取れて欲しいオブジェクトが取れなかったり、取れないはずのオブジェクトが取れたりして大変不愉快な挙動を示します。

回避

デフォルトマネージャは極力素のmodels.Managerオブジェクトにしておくとよいです。

class MyModel(models.Model):
    is_deleted = models.BooleanField(u"削除フラグ", default=False)
    user = models.ForeignKey(User, verbose_name=u"ユーザー")

    objects = models.Manager()
    published = MyManager()

こうすれば1番目がManagerになるので地雷は回避できます。
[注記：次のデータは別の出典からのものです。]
What follows belongs to an exercise in optimizing a design on an open flow for small area, a short achievable clock period and few clock cycles per item; a production flow would make more cautious choices.
Function was checked by simulation only, so behaviour that the tests miss may differ from the original.
Power is estimated from default activity; no workload was simulated.

`design.v`:
```
module mvm_seq_sat #(
    parameter int N      = 8,
    parameter int S      = 8,
    parameter int R      = 8,
    parameter int SIGNED = 1
) (
    input  logic             CLOCK_50,
    input  logic             reset_n,
    input  logic             in_valid,
    output logic             in_ready,
    input  logic [R*S*N-1:0] w,
    input  logic [S*N-1:0]   u,
    output logic             out_valid,
    input  logic             out_ready,
    output logic [R*N-1:0]   v
    ,
    output logic [R-1:0]     sat_flag
);
    function automatic logic [8:0] addsat(input logic [7:0] a, input logic [7:0] b);
        logic [8:0] s;
        logic       o;
        s = {a[7], a} + {b[7], b};
        o = s[8] ^ s[7];
        addsat = {o, o ? {s[8], {7{~s[8]}}} : s[7:0]};
    endfunction
    logic [511:0] w_q;
    logic [63:0]  u_q;
    always_ff @(posedge CLOCK_50) begin
        w_q <= w;
        u_q <= u;
    end
    logic [8:0]   u1 [8];
    logic [8:0]   u2 [8];
    logic [8:0]   u3 [8];
    logic [2:0]   t1 [8];
    logic [2:0]   t2 [8];
    logic [2:0]   t3 [8];
    logic [6:1]   thr [8];
    logic [511:0] m_d;
    logic [63:0]  o_d;
    for (genvar i = 0; i < 8; i++) begin : g_col
        mvm_ucode u_code (
            .u  (u_q[i * 8 +: 8]),
            .u1 (u1[i]),
            .u2 (u2[i]),
            .u3 (u3[i]),
            .t1 (t1[i]),
            .t2 (t2[i]),
            .t3 (t3[i]),
            .thr(thr[i])
        );
        for (genvar r = 0; r < 8; r++) begin : g_row
            mvm_mulsat u_mul (
                .a  (w_q[(r * 8 + i) * 8 +: 8]),
                .u1 (u1[i]),
                .u2 (u2[i]),
                .u3 (u3[i]),
                .t1 (t1[i]),
                .t2 (t2[i]),
                .t3 (t3[i]),
                .thr(thr[i]),
                .us (u_q[i * 8 + 7]),
                .m  (m_d[(r * 8 + i) * 8 +: 8]),
                .o  (o_d[r * 8 + i])
            );
        end
    end
    logic [7:0]   f1_q;
    logic [511:0] mr1_q;
    always_ff @(posedge CLOCK_50) begin
        mr1_q <= m_d;
        for (int r = 0; r < 8; r++) f1_q[r] <= |o_d[r * 8 +: 8];
    end
    logic [63:0]  a2_d, a2_q;
    logic [7:0]   f2_d, f2_q;
    logic [255:0] mr2_q;
    always_comb begin
        for (int r = 0; r < 8; r++) begin
            logic [8:0] a;
            logic       f;
            a = {1'b0, mr1_q[r * 64 + (0 - 0) * 8 +: 8]};
            f = f1_q[r];
            for (int i = 1; i < 4; i++) begin
                a = addsat(a[7:0], mr1_q[r * 64 + (i - 0) * 8 +: 8]);
                f = f | a[8];
            end
            a2_d[r * 8 +: 8] = a[7:0];
            f2_d[r]          = f;
        end
    end
    always_ff @(posedge CLOCK_50) begin
        a2_q <= a2_d;
        f2_q <= f2_d;
        for (int r = 0; r < 8; r++) begin
            mr2_q[r * 32 +: 32] <= mr1_q[r * 64 + 32 +: 32];
        end
    end
    logic [63:0]  a3_d, a3_q;
    logic [7:0]   f3_d, f3_q;
    logic [127:0] mr3_q;
    always_comb begin
        for (int r = 0; r < 8; r++) begin
            logic [8:0] a;
            logic       f;
            a = {1'b0, a2_q[r * 8 +: 8]};
            f = f2_q[r];
            for (int i = 4; i < 6; i++) begin
                a = addsat(a[7:0], mr2_q[r * 32 + (i - 4) * 8 +: 8]);
                f = f | a[8];
            end
            a3_d[r * 8 +: 8] = a[7:0];
            f3_d[r]          = f;
        end
    end
    always_ff @(posedge CLOCK_50) begin
        a3_q <= a3_d;
        f3_q <= f3_d;
        for (int r = 0; r < 8; r++) begin
            mr3_q[r * 16 +: 16] <= mr2_q[r * 32 + 16 +: 16];
        end
    end
    logic [71:0] res;
    always_comb begin
        for (int r = 0; r < 8; r++) begin
            logic [8:0] a;
            logic       f;
            a = {1'b0, a3_q[r * 8 +: 8]};
            f = f3_q[r];
            for (int i = 6; i < 8; i++) begin
                a = addsat(a[7:0], mr3_q[r * 16 + (i - 6) * 8 +: 8]);
                f = f | a[8];
            end
            res[r * 8 +: 8] = a[7:0];
            res[64 + r]     = f;
        end
    end
    localparam int NS = 4;
    localparam int QB = 5;
    localparam int QD = 6;
    logic [NS-1:0]       vld_q, vld_d;
    logic [QB-1:0]       wp_q, rp_q;               
    logic [QB-1:0][71:0] b_q;
    logic [71:0]         e0_q, b_rd;
    logic [3:0]          nb_q, nb_d, nb_t, nb_n, tot_q, tot_d, tot_up, tot_dn;
    logic                ov_q, ov_d, ov_t, ov_n, rdy_q, rdy_d, rdy_up, rdy_eq, rdy_dn, take;
    logic                acc_in, load, load_t, load_n, last, have;
    assign out_valid = ov_q;
    assign in_ready  = rdy_q;
    assign acc_in    = in_valid & rdy_q;
    assign vld_d     = {vld_q[NS-2:0], acc_in};
    assign last      = vld_q[NS-1];
    assign have      = (nb_q != '0) | last;
    assign load_t    = have;
    assign load_n    = have & ~ov_q;
    assign ov_t      = have;
    assign ov_n      = have | ov_q;
    assign nb_t      = nb_q + 4'(last) - 4'(load_t);
    assign nb_n      = nb_q + 4'(last) - 4'(load_n);
    assign load      = out_ready ? load_t : load_n;
    assign ov_d      = out_ready ? ov_t : ov_n;
    assign nb_d      = out_ready ? nb_t : nb_n;
    assign take      = ov_q & out_ready;
    assign tot_up    = tot_q + 4'(1);
    assign tot_dn    = tot_q - 4'(1);
    assign rdy_up    = tot_up < 4'(QD);
    assign rdy_eq    = tot_q < 4'(QD);
    assign rdy_dn    = tot_dn < 4'(QD);
    always_comb begin
        case ({acc_in, take})
            2'b10:   begin tot_d = tot_up; rdy_d = rdy_up; end
            2'b01:   begin tot_d = tot_dn; rdy_d = rdy_dn; end
            default: begin tot_d = tot_q;  rdy_d = rdy_eq; end
        endcase
    end
    always_comb begin
        b_rd = '0;
        for (int k = 0; k < QB; k++) b_rd = b_rd | (b_q[k] & {72{rp_q[k]}});
    end
    always_ff @(posedge CLOCK_50 or negedge reset_n) begin
        if (!reset_n) begin
            vld_q <= '0;
            nb_q  <= '0;
            tot_q <= '0;
            ov_q  <= 1'b0;
            rdy_q <= 1'b0;
            wp_q  <= 5'(1);
            rp_q  <= 5'(1);
        end else begin
            vld_q <= vld_d;
            nb_q  <= nb_d;
            tot_q <= tot_d;
            ov_q  <= ov_d;
            rdy_q <= rdy_d;
            if (last) wp_q <= {wp_q[QB-2:0], wp_q[QB-1]};
            if (load) rp_q <= {rp_q[QB-2:0], rp_q[QB-1]};
        end
    end
    always_ff @(posedge CLOCK_50) begin
        for (int k = 0; k < QB; k++) begin
            if (last && wp_q[k]) b_q[k] <= res;
        end
        if (load) e0_q <= (nb_q != '0) ? b_rd : res;
    end
    assign v = e0_q[63:0];
    assign sat_flag = e0_q[71:64];
endmodule
module mvm_ucode (
    input  logic [7:0] u,
    output logic [8:0] u1,
    output logic [8:0] u2,
    output logic [8:0] u3,
    output logic [2:0] t1,
    output logic [2:0] t2,
    output logic [2:0] t3,
    output logic [6:1] thr
);
    logic [6:0] uc;
    logic [6:0] tu;    
    assign u1 = {u[7], u};
    assign u2 = {u, 1'b0};
    assign u3 = u1 + u2;
    assign t1 = u[2:0];
    assign t2 = 3'd0 - {u[1:0], 1'b0};
    assign t3 = 3'd0 - u[2:0];
    assign uc = u[6:0] ^ {7{u[7]}};
    always_comb begin
        for (int k = 0; k < 7; k++) tu[k] = |(uc >> k);
        for (int j = 1; j < 7; j++) thr[j] = tu[7-j];
    end
endmodule
module mvm_mulsat (
    input  logic [7:0] a,       
    input  logic [8:0] u1,      
    input  logic [8:0] u2,
    input  logic [8:0] u3,
    input  logic [2:0] t1,      
    input  logic [2:0] t2,
    input  logic [2:0] t3,
    input  logic [6:1] thr,     
    input  logic       us,      
    output logic [7:0] m,       
    output logic       o        
);
    logic s01, s02, s03;
    assign s01 = ~a[1] &  a[0];
    assign s02 =  a[1] & ~a[0];
    assign s03 =  a[1] &  a[0];
    logic s11, s12, s13;
    assign s11 = ~a[3] &  a[2];
    assign s12 =  a[3] & ~a[2];
    assign s13 =  a[3] &  a[2];
    logic s21, s22, s23;
    assign s21 = ~a[5] &  a[4];
    assign s22 =  a[5] & ~a[4];
    assign s23 =  a[5] &  a[4];
    logic s31, s32, s33;
    assign s31 = ~a[7] &  a[6];
    assign s32 =  a[7] & ~a[6];
    assign s33 =  a[7] &  a[6];
    logic pp0_0;
    assign pp0_0 = (s01 & u1[0]) | (s02 & u2[0]) | (s03 & u3[0]);
    logic pp0_1;
    assign pp0_1 = (s01 & u1[1]) | (s02 & u2[1]) | (s03 & u3[1]);
    logic pp0_2;
    assign pp0_2 = (s01 & u1[2]) | (s02 & u2[2]) | (s03 & u3[2]);
    logic pp0_3;
    assign pp0_3 = (s01 & u1[3]) | (s02 & u2[3]) | (s03 & u3[3]);
    logic pp0_4;
    assign pp0_4 = (s01 & u1[4]) | (s02 & u2[4]) | (s03 & u3[4]);
    logic pp0_5;
    assign pp0_5 = (s01 & u1[5]) | (s02 & u2[5]) | (s03 & u3[5]);
    logic pp0_6;
    assign pp0_6 = (s01 & u1[6]) | (s02 & u2[6]) | (s03 & u3[6]);
    logic pp0_7;
    assign pp0_7 = (s01 & u1[7]) | (s02 & u2[7]) | (s03 & u3[7]);
    logic pp0_8;
    assign pp0_8 = (s01 & u1[8]) | (s02 & u2[8]) | (s03 & u3[8]);
    logic pp1_0;
    assign pp1_0 = (s11 & u1[0]) | (s12 & u2[0]) | (s13 & u3[0]);
    logic pp1_1;
    assign pp1_1 = (s11 & u1[1]) | (s12 & u2[1]) | (s13 & u3[1]);
    logic pp1_2;
    assign pp1_2 = (s11 & u1[2]) | (s12 & u2[2]) | (s13 & u3[2]);
    logic pp1_3;
    assign pp1_3 = (s11 & u1[3]) | (s12 & u2[3]) | (s13 & u3[3]);
    logic pp1_4;
    assign pp1_4 = (s11 & u1[4]) | (s12 & u2[4]) | (s13 & u3[4]);
    logic pp1_5;
    assign pp1_5 = (s11 & u1[5]) | (s12 & u2[5]) | (s13 & u3[5]);
    logic pp1_6;
    assign pp1_6 = (s11 & u1[6]) | (s12 & u2[6]) | (s13 & u3[6]);
    logic pp2_0;
    assign pp2_0 = (s21 & u1[0]) | (s22 & u2[0]) | (s23 & u3[0]);
    logic pp2_1;
    assign pp2_1 = (s21 & u1[1]) | (s22 & u2[1]) | (s23 & u3[1]);
    logic pp2_2;
    assign pp2_2 = (s21 & u1[2]) | (s22 & u2[2]) | (s23 & u3[2]);
    logic pp2_3;
    assign pp2_3 = (s21 & u1[3]) | (s22 & u2[3]) | (s23 & u3[3]);
    logic pp2_4;
    assign pp2_4 = (s21 & u1[4]) | (s22 & u2[4]) | (s23 & u3[4]);
    logic pp3_0;
    assign pp3_0 = (s31 & t1[0]) | (s32 & t2[0]) | (s33 & t3[0]);
    logic pp3_1;
    assign pp3_1 = (s31 & t1[1]) | (s32 & t2[1]) | (s33 & t3[1]);
    logic pp3_2;
    assign pp3_2 = (s31 & t1[2]) | (s32 & t2[2]) | (s33 & t3[2]);
    logic c1;
    assign c1 = pp0_4 ^ pp1_2 ^ pp2_0;
    logic c2;
    assign c2 = (pp0_4 & pp1_2) | (pp0_4 & pp2_0) | (pp1_2 & pp2_0);
    logic c3;
    assign c3 = pp0_5 ^ pp1_3 ^ pp2_1;
    logic c4;
    assign c4 = (pp0_5 & pp1_3) | (pp0_5 & pp2_1) | (pp1_3 & pp2_1);
    logic c5;
    assign c5 = pp0_6 ^ pp1_4 ^ pp2_2;
    logic c6;
    assign c6 = (pp0_6 & pp1_4) | (pp0_6 & pp2_2) | (pp1_4 & pp2_2);
    logic c7;
    assign c7 = pp0_7 ^ pp1_5 ^ pp2_3;
    logic c8;
    assign c8 = (pp0_7 & pp1_5) | (pp0_7 & pp2_3) | (pp1_5 & pp2_3);
    logic c9;
    assign c9 = pp0_8 ^ pp1_6 ^ pp2_4;
    logic c10;
    assign c10 = c4 ^ c5 ^ pp3_0;
    logic c11;
    assign c11 = (c4 & c5) | (c4 & pp3_0) | (c5 & pp3_0);
    logic c12;
    assign c12 = c6 ^ c7 ^ pp3_1;
    logic c13;
    assign c13 = (c6 & c7) | (c6 & pp3_1) | (c7 & pp3_1);
    logic c14;
    assign c14 = c8 ^ c9 ^ pp3_2;
    logic [8:0] p, ra, rb;
    assign ra = {c13, c11, c10, c2, c1, pp0_3, pp0_2, pp0_1, pp0_0};
    assign rb = {c14, c12, 1'b0, c3, 1'b0, pp1_1, pp1_0, 1'b0, 1'b0};
    logic [9:0] cr;
    assign cr[0] = 1'b0;
    for (genvar i = 0; i < 9; i++) begin : g_rc
        assign p[i]    = ra[i] ^ rb[i] ^ cr[i];
        assign cr[i+1] = (ra[i] & rb[i]) | (ra[i] & cr[i]) | (rb[i] & cr[i]);
    end
    logic t7, s;
    logic [6:1] ac;
    assign ac = a[6:1] ^ {6{a[7]}};
    assign t7 = |(ac & thr);
    assign o  = t7 | (p[8] ^ p[7]);
    assign s  = a[7] ^ us;
    assign m  = o ? {s, {7{~s}}} : p[7:0];
endmodule
module mvm_top (
    input  logic         CLOCK_50,
    input  logic         reset_n,
    input  logic         in_valid,
    output logic         in_ready,
    input  logic [511:0] w,
    input  logic [63:0]  u,
    output logic         out_valid,
    input  logic         out_ready,
    output logic [63:0]  v,
    output logic [7:0]   sat_flag
);
    mvm_seq_sat #(
        .N(8),
        .S(8),
        .R(8),
        .SIGNED(1)
    ) u_mvm (
        .CLOCK_50 (CLOCK_50),
        .reset_n  (reset_n),
        .in_valid (in_valid),
        .in_ready (in_ready),
        .w        (w),
        .u        (u),
        .out_valid(out_valid),
        .out_ready(out_ready),
        .v        (v),
        .sat_flag (sat_flag)
    );
endmodule
```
もしくは、default_manager = models.Manager()というのでもいいです。

むしろ

managerを複数生やす=自分で地雷を埋めているようなものなので、よっぽど必然性が無い限りはobjects一つにしておくのが無難です。

publishedで実現したかった機能(is_deleted=Trueのオブジェクトを簡単に外す)を実現したければ、例えばget_query_setでやってることを普通のメソッドに移すなどの方法があります。

class MyManager(models.Manager):
    def be(self):
        return self.filter(is_deleted=False)
        
    def with_user(self, user):
        return self.be().filter(user=user)

>>> MyModel.objects.be().filter(...)
[is_deleted=False+その他の条件で絞りこまれたオブジェクト]

おわり

3/50

早くもペースがやばいです。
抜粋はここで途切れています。